Action item:
Check every line below, and copy those that include "levels".

______

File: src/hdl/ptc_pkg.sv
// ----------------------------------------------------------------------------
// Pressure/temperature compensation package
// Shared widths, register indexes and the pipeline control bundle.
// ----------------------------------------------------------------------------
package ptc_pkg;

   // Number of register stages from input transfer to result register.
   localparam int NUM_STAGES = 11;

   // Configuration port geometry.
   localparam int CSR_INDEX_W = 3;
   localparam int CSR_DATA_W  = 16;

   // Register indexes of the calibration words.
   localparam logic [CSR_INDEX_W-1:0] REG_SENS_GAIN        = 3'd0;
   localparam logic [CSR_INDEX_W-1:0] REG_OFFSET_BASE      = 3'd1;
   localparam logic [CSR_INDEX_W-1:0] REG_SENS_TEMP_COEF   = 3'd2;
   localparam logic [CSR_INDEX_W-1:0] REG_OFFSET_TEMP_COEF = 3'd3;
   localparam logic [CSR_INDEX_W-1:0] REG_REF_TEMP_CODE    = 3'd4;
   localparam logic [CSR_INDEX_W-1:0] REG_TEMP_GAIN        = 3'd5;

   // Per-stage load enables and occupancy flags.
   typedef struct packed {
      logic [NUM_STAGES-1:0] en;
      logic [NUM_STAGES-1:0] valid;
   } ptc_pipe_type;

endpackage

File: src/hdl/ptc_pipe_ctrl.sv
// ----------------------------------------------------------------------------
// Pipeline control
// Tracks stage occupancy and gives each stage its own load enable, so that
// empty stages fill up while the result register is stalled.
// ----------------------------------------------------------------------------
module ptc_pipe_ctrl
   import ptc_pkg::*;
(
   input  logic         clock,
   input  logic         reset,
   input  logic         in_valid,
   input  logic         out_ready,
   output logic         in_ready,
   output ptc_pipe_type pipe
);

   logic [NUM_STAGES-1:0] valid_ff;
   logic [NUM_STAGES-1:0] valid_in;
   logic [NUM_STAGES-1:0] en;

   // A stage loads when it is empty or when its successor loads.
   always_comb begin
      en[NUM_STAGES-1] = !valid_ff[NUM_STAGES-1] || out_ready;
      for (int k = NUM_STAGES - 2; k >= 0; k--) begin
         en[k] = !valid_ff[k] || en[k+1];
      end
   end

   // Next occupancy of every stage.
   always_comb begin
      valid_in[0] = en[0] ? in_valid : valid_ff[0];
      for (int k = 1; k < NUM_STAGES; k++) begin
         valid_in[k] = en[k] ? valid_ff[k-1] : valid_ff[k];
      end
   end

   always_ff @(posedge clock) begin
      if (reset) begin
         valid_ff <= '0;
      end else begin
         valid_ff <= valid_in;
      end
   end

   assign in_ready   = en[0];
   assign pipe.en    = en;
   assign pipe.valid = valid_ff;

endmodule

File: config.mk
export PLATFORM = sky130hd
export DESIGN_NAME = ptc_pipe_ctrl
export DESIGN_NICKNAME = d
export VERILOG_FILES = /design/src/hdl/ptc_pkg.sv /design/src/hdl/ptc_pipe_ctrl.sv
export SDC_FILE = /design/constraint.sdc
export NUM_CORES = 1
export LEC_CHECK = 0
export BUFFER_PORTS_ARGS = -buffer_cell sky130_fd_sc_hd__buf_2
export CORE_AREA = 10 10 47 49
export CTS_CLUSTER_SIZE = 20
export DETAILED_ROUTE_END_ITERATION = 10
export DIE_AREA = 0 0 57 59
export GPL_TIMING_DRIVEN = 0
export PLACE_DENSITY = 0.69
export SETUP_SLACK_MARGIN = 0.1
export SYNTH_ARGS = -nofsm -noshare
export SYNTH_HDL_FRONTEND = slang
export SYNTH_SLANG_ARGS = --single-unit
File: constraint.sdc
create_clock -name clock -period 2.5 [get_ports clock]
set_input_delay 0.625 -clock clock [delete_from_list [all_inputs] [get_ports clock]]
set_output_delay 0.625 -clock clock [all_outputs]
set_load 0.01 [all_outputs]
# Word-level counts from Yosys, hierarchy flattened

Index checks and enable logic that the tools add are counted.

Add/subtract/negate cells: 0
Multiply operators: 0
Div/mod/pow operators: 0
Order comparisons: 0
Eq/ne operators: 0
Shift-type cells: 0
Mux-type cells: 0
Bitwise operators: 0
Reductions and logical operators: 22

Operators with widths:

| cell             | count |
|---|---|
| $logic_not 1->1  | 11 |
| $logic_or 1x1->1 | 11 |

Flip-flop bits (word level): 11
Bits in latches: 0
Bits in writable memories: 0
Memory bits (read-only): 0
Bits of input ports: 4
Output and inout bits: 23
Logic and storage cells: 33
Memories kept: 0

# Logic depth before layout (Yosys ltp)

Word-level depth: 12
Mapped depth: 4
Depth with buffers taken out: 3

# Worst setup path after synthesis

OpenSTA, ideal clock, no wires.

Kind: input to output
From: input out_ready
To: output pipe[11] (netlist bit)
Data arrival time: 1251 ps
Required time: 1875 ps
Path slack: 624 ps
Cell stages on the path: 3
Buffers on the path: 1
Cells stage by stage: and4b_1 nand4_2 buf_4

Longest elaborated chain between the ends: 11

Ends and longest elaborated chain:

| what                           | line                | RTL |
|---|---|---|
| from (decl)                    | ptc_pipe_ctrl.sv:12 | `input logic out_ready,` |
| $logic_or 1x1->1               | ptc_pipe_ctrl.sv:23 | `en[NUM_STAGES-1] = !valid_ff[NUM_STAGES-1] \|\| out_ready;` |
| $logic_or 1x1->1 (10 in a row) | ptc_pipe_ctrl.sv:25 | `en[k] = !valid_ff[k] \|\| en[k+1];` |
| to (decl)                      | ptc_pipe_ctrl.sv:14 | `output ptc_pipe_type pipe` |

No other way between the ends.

______

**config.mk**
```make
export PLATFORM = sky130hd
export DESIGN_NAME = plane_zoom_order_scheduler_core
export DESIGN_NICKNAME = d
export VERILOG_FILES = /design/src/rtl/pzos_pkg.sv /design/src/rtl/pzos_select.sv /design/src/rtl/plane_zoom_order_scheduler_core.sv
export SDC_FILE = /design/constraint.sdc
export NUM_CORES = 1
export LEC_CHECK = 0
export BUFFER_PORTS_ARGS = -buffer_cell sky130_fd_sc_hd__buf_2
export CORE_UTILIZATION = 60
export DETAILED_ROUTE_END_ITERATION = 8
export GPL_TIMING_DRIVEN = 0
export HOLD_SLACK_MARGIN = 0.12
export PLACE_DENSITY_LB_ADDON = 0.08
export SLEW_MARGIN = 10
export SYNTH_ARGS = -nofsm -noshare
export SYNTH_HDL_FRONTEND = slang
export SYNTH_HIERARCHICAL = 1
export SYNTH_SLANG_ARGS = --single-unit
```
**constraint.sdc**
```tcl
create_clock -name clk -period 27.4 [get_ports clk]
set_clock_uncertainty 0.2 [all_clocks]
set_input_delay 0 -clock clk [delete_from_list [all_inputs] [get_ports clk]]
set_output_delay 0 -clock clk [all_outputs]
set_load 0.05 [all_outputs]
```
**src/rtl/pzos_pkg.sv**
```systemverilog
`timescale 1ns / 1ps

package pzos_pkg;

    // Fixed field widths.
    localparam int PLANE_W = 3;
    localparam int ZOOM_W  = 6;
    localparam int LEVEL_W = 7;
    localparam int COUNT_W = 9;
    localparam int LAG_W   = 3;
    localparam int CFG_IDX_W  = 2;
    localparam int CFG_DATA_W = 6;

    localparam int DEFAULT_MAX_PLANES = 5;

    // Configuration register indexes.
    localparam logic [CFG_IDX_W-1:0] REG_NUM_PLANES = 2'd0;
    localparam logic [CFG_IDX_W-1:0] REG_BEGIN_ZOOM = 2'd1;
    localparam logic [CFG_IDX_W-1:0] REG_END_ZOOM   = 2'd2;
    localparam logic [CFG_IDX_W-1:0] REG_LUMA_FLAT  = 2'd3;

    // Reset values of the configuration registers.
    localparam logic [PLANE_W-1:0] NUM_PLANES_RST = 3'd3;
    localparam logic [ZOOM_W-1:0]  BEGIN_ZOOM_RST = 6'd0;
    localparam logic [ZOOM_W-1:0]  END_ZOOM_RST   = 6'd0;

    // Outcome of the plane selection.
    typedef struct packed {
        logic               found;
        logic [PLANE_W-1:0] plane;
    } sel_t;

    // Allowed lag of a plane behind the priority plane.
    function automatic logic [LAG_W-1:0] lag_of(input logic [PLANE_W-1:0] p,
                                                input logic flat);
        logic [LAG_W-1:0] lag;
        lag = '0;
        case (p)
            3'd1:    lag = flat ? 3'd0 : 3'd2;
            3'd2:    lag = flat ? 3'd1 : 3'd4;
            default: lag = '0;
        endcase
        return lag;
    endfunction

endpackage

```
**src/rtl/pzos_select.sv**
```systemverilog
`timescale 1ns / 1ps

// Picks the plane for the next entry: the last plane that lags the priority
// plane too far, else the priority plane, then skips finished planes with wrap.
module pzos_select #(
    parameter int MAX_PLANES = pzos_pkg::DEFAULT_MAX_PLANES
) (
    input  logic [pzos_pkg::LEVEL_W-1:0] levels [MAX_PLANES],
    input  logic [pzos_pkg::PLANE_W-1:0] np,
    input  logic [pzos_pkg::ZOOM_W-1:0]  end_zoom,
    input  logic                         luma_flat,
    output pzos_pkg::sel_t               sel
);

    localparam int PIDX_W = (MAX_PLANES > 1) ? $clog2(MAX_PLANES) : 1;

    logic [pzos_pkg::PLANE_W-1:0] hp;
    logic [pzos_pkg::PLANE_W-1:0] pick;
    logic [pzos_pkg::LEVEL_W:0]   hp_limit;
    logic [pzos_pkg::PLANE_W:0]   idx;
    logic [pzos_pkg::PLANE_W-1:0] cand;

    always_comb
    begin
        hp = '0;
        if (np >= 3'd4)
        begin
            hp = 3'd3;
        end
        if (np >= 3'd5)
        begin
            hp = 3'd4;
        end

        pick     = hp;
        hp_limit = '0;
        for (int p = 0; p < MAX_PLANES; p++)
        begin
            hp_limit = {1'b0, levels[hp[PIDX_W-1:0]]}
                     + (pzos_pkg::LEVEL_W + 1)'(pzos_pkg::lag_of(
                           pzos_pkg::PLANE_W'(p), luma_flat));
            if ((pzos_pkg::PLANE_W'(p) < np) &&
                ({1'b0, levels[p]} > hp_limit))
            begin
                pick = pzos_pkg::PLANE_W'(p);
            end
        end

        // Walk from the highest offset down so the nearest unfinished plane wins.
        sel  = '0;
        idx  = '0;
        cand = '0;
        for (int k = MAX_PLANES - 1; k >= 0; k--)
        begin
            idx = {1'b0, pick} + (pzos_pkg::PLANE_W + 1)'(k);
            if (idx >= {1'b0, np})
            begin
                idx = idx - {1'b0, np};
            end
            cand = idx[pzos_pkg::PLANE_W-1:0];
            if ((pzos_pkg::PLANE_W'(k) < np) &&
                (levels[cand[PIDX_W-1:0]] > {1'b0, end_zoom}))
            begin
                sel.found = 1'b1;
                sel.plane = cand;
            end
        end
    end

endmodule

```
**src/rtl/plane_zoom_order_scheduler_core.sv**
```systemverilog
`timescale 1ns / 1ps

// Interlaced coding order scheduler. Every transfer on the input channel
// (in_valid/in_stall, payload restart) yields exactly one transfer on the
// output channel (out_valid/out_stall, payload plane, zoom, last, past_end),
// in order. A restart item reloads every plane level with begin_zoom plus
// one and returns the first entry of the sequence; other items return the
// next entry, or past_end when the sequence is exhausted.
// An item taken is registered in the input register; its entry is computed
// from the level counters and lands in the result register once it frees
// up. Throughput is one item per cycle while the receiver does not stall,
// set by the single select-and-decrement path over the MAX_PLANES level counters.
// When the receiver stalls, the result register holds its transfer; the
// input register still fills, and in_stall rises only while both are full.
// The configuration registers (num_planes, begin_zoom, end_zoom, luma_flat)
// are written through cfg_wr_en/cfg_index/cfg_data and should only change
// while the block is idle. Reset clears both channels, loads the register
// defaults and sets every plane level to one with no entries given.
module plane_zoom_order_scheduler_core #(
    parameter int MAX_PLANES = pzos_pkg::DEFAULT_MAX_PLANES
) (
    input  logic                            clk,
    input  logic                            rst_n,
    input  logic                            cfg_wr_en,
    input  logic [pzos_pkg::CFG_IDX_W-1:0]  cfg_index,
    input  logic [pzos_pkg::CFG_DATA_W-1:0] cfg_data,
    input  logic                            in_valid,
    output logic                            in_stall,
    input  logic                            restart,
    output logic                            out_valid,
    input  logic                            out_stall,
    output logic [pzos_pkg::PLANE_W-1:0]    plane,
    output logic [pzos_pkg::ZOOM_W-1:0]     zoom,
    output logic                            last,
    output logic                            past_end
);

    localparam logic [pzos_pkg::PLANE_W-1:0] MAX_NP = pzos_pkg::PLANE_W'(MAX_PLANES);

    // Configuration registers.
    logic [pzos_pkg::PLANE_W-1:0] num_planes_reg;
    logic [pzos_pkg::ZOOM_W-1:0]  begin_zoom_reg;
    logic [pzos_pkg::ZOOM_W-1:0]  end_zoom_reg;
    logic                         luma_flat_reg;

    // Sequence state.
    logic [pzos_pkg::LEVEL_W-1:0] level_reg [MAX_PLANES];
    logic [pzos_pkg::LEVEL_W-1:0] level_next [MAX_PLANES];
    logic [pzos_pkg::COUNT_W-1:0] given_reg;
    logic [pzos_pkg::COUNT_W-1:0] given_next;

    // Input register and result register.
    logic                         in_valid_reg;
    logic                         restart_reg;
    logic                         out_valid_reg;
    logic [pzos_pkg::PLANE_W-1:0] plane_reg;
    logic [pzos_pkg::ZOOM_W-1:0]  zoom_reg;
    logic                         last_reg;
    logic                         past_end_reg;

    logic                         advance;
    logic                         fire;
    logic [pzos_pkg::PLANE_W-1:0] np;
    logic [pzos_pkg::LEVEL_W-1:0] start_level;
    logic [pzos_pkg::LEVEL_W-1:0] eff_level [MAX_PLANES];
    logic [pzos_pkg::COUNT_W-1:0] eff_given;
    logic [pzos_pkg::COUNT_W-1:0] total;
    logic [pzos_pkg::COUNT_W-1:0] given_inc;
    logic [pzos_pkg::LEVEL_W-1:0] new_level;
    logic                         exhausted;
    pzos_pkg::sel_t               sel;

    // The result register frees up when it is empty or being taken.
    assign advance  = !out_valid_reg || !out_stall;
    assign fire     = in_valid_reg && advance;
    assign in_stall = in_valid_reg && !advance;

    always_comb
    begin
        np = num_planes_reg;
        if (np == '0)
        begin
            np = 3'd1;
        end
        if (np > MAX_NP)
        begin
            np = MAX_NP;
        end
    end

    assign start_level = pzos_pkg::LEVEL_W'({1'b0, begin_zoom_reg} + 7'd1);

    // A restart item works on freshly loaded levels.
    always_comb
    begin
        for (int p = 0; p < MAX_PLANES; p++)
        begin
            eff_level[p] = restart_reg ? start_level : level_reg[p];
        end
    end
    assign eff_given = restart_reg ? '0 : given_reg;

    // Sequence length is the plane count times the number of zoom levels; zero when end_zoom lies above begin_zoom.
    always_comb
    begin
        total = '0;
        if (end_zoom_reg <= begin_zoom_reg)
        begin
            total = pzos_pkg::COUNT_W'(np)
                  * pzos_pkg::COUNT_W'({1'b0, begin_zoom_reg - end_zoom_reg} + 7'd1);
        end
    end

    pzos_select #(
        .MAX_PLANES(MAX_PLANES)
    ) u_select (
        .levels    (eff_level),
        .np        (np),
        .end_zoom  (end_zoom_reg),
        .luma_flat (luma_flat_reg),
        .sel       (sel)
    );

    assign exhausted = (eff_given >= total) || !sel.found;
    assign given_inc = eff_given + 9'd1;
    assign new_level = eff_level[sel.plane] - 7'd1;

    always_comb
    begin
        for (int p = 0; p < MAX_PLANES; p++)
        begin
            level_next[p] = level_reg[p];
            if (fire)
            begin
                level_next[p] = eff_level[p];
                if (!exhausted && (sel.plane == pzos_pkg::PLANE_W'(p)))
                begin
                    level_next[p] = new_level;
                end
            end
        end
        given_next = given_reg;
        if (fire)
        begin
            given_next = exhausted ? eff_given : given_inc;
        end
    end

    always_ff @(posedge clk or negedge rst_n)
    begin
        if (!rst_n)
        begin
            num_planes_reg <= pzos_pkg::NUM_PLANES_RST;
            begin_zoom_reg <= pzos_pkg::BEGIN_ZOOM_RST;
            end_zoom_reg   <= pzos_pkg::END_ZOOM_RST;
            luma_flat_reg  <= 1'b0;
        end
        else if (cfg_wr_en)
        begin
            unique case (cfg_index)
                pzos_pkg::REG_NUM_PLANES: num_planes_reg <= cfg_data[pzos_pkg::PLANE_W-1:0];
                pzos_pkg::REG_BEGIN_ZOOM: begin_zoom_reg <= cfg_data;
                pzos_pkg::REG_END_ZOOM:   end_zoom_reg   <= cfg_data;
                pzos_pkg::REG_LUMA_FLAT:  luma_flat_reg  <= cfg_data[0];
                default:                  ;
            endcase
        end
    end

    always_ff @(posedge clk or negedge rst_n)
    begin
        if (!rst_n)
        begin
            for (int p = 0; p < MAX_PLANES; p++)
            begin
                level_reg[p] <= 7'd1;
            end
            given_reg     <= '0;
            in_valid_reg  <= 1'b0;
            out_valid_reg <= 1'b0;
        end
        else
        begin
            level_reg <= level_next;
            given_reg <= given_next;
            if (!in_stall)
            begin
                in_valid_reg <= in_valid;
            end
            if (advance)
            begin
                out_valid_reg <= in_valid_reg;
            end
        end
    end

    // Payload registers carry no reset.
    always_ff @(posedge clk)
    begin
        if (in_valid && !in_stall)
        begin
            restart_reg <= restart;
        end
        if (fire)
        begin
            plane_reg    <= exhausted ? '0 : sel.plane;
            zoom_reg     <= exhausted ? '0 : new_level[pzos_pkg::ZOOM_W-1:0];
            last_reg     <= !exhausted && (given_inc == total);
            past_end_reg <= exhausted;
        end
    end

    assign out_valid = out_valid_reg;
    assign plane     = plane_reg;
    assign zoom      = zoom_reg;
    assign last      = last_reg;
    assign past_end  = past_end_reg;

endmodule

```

______

Reply:
    input  logic [pzos_pkg::LEVEL_W-1:0] levels [MAX_PLANES],
            hp_limit = {1'b0, levels[hp[PIDX_W-1:0]]}
                ({1'b0, levels[p]} > hp_limit))
                (levels[cand[PIDX_W-1:0]] > {1'b0, end_zoom}))
    // A restart item works on freshly loaded levels.
    // Sequence length is the plane count times the number of zoom levels; zero when end_zoom lies above begin_zoom.
        .levels    (eff_level),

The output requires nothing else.